● Data records

<file path="config.mk">
export PLATFORM = sky130hd
export DESIGN_NAME = sp_ram_top
export DESIGN_NICKNAME = d
export VERILOG_FILES = /design/src/hw/ram_pkg.sv /design/src/hw/sp_ram_top.sv /design/src/hw/ram_read_result.sv /design/src/hw/ram_array_execute.sv /design/src/hw/ram_request_decode.sv
export VERILOG_INCLUDE_DIRS = /design/src /design/src/hw
export SDC_FILE = /design/constraint.sdc
export NUM_CORES = 2
export LEC_CHECK = 0
export CAP_MARGIN = 20
export CORE_MARGIN = 2
export CORE_UTILIZATION = 48
export CTS_BUF_LIST = sky130_fd_sc_hd__clkbuf_16
export DETAILED_ROUTE_END_ITERATION = 8
export DONT_BUFFER_PORTS = 1
export SLEW_MARGIN = 30
export SYNTH_ARGS = -nofsm -noshare
export SYNTH_HDL_FRONTEND = slang
export SYNTH_SLANG_ARGS = --single-unit
</file>
<file path="constraint.sdc">
create_clock -name clk -period 13.6 [get_ports clk]
set_clock_uncertainty 0.1 [all_clocks]
set_input_delay 1.36 -clock clk [delete_from_list [all_inputs] [get_ports clk]]
set_output_delay 1.36 -clock clk [all_outputs]
set_load 0.005 [all_outputs]
</file>
<file path="src/hw/ram_settings.svh">
// sizing for the single-port RAM; data width must divide evenly by the lane count and depth must equal 2**addr width
`ifndef RAM_SETTINGS_SVH
`define RAM_SETTINGS_SVH

// one word of storage and the byte lanes that split it
`define RAM_DATA_WIDTH 32
`define RAM_LANES      4

// depth and the matching word address width
`define RAM_DEPTH      64
`define RAM_ADDR_WIDTH 6

// default read-during-write mode, using the rdw_mode_e encoding
// 0 is write-first, 1 is read-first, 2 is no-change
`define RAM_RDW_MODE   0

`endif
</file>
<file path="src/hw/ram_pkg.sv">
// shared RAM types; widths come from ram_settings.svh and the enum encodings are fixed at two bits
package ram_pkg;

    `include "ram_settings.svh"

    // one stored word
    typedef logic [`RAM_DATA_WIDTH-1:0] ram_data_t;

    // word address into the array
    typedef logic [`RAM_ADDR_WIDTH-1:0] ram_addr_t;

    // one write enable per byte lane
    typedef logic [`RAM_LANES-1:0] ram_wren_t;

    // bit 0 marks a read and bit 1 marks a write
    typedef enum logic [1:0] {
        op_none       = 2'b00,
        op_read       = 2'b01,
        op_write      = 2'b10,
        op_read_write = 2'b11
    } ram_op_e;

    // what a read returns when the same request also writes the word
    typedef enum logic [1:0] {
        rdw_write_first = 2'd0,
        rdw_read_first  = 2'd1,
        rdw_no_change   = 2'd2
    } rdw_mode_e;

endpackage

</file>
<file path="src/hw/sp_ram_top.sv">
// single-port RAM behind valid/ready streams; two-edge read latency, one request per cycle, stall halts all stages
`timescale 1ns/10ps

`include "ram_settings.svh"

module sp_ram_top #(
    parameter ram_pkg::rdw_mode_e RDW_MODE = ram_pkg::rdw_mode_e'(`RAM_RDW_MODE)
) (
    input  logic               clk,
    input  logic               reset,
    input  logic               req_valid,
    input  logic               req_read,
    input  logic               req_write,
    input  ram_pkg::ram_wren_t req_wren,
    input  ram_pkg::ram_addr_t req_addr,
    input  ram_pkg::ram_data_t req_wdata,
    input  logic               rsp_ready,
    output logic               req_ready,
    output logic               rsp_valid,
    output ram_pkg::ram_data_t rsp_data
);

    import ram_pkg::*;

    logic      stall;
    logic      dec_valid;
    ram_op_e   dec_op;
    ram_addr_t dec_addr;
    ram_wren_t dec_wren;
    ram_data_t dec_wdata;
    ram_data_t old_data;
    ram_data_t new_data;

    // a held response freezes every stage, so nothing can be overwritten
    assign stall     = rsp_valid && !rsp_ready;
    assign req_ready = !stall;

    ram_request_decode decode (
        .clk       (clk),
        .reset     (reset),
        .req_valid (req_valid),
        .req_read  (req_read),
        .req_write (req_write),
        .req_wren  (req_wren),
        .req_addr  (req_addr),
        .req_wdata (req_wdata),
        .stall     (stall),
        .dec_valid (dec_valid),
        .dec_op    (dec_op),
        .dec_addr  (dec_addr),
        .dec_wren  (dec_wren),
        .dec_wdata (dec_wdata)
    );

    ram_array_execute execute (
        .clk       (clk),
        .dec_valid (dec_valid),
        .dec_op    (dec_op),
        .dec_addr  (dec_addr),
        .dec_wren  (dec_wren),
        .dec_wdata (dec_wdata),
        .stall     (stall),
        .old_data  (old_data),
        .new_data  (new_data)
    );

    ram_read_result #(
        .rdw_mode (RDW_MODE)
    ) result (
        .clk       (clk),
        .reset     (reset),
        .dec_valid (dec_valid),
        .dec_op    (dec_op),
        .old_data  (old_data),
        .new_data  (new_data),
        .stall     (stall),
        .rsp_valid (rsp_valid),
        .rsp_data  (rsp_data)
    );

endmodule

</file>
<file path="src/hw/ram_read_result.sv">
// read result register; in no-change mode a read-write issued before any read returns zero
`timescale 1ns/10ps

module ram_read_result #(
    parameter ram_pkg::rdw_mode_e rdw_mode = ram_pkg::rdw_write_first
) (
    input  logic               clk,
    input  logic               reset,
    input  logic               dec_valid,
    input  ram_pkg::ram_op_e   dec_op,
    input  ram_pkg::ram_data_t old_data,
    input  ram_pkg::ram_data_t new_data,
    input  logic               stall,
    output logic               rsp_valid,
    output ram_pkg::ram_data_t rsp_data
);

    import ram_pkg::*;

    logic      is_read;
    logic      load;
    ram_data_t sel_data;

    assign is_read = dec_valid && ((dec_op == op_read) || (dec_op == op_read_write));
    assign load    = is_read && !stall;

    // a plain read always sees the stored word, only read-write depends on the mode
    always_comb begin
        sel_data = old_data;
        if (dec_op == op_read_write) begin
            case (rdw_mode)
                rdw_write_first: begin
                    sel_data = new_data;
                end
                rdw_read_first: begin
                    sel_data = old_data;
                end
                default: begin
                    // no-change repeats whatever was last returned
                    sel_data = rsp_data;
                end
            endcase
        end
    end

    // without stall the register is either empty or draining this cycle,
    // so it simply takes the next read or goes empty
    always_ff @(posedge clk) begin
        if (reset) begin
            rsp_valid <= 1'b0;
        end else if (!stall) begin
            rsp_valid <= is_read;
        end
    end

    always_ff @(posedge clk) begin
        if (reset) begin
            rsp_data <= '0;
        end else if (load) begin
            rsp_data <= sel_data;
        end
    end

endmodule

</file>
<file path="src/hw/ram_array_execute.sv">
// storage array with byte-lane merge; contents are undefined until written and there is no reset of the array
`timescale 1ns/10ps

`include "ram_settings.svh"

module ram_array_execute (
    input  logic               clk,
    input  logic               dec_valid,
    input  ram_pkg::ram_op_e   dec_op,
    input  ram_pkg::ram_addr_t dec_addr,
    input  ram_pkg::ram_wren_t dec_wren,
    input  ram_pkg::ram_data_t dec_wdata,
    input  logic               stall,
    output ram_pkg::ram_data_t old_data,
    output ram_pkg::ram_data_t new_data
);

    import ram_pkg::*;

    localparam int lane_width = `RAM_DATA_WIDTH / `RAM_LANES;

    ram_data_t mem [0:`RAM_DEPTH-1];
    logic      op_writes;
    logic      do_write;

    // word currently addressed by the decode stage
    assign old_data = mem[dec_addr];

    // enabled lanes take the write data, the rest keep the stored bytes
    always_comb begin
        new_data = old_data;
        for (int i = 0; i < `RAM_LANES; i++) begin
            if (dec_wren[i]) begin
                new_data[i*lane_width +: lane_width] = dec_wdata[i*lane_width +: lane_width];
            end
        end
    end

    assign op_writes = (dec_op == op_write) || (dec_op == op_read_write);

    // the write lands on the same edge that moves the item out of decode
    assign do_write = dec_valid && op_writes && !stall;

    always_ff @(posedge clk) begin
        if (do_write) begin
            mem[dec_addr] <= new_data;
        end
    end

endmodule

</file>
<file path="src/hw/ram_request_decode.sv">
// request decode stage; a write with no lane enabled is treated as no write, and the stage holds while stalled
`timescale 1ns/10ps

module ram_request_decode (
    input  logic               clk,
    input  logic               reset,
    input  logic               req_valid,
    input  logic               req_read,
    input  logic               req_write,
    input  ram_pkg::ram_wren_t req_wren,
    input  ram_pkg::ram_addr_t req_addr,
    input  ram_pkg::ram_data_t req_wdata,
    input  logic               stall,
    output logic               dec_valid,
    output ram_pkg::ram_op_e   dec_op,
    output ram_pkg::ram_addr_t dec_addr,
    output ram_pkg::ram_wren_t dec_wren,
    output ram_pkg::ram_data_t dec_wdata
);

    import ram_pkg::*;

    logic    has_write;
    logic    req_accept;
    ram_op_e req_op;

    // a write only counts when at least one lane is enabled
    assign has_write = req_write && (|req_wren);

    // the top level ties req_ready to the inverse of stall
    assign req_accept = req_valid && !stall;

    always_comb begin
        case ({has_write, req_read})
            2'b11: begin
                req_op = op_read_write;
            end
            2'b10: begin
                req_op = op_write;
            end
            2'b01: begin
                req_op = op_read;
            end
            default: begin
                req_op = op_none;
            end
        endcase
    end

    // control part of the decode register
    always_ff @(posedge clk) begin
        if (reset) begin
            dec_valid <= 1'b0;
            dec_op    <= op_none;
        end else if (!stall) begin
            dec_valid <= req_accept;
            if (req_accept) begin
                dec_op <= req_op;
            end else begin
                dec_op <= op_none;
            end
        end
    end

    // payload only moves when a request is taken
    always_ff @(posedge clk) begin
        if (req_accept) begin
            dec_addr  <= req_addr;
            dec_wren  <= req_wren;
            dec_wdata <= req_wdata;
        end
    end

endmodule

</file>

● Task requirements
What is needed is a single number: how many lines of the data contain the word "same".

● Solution for this exercise
2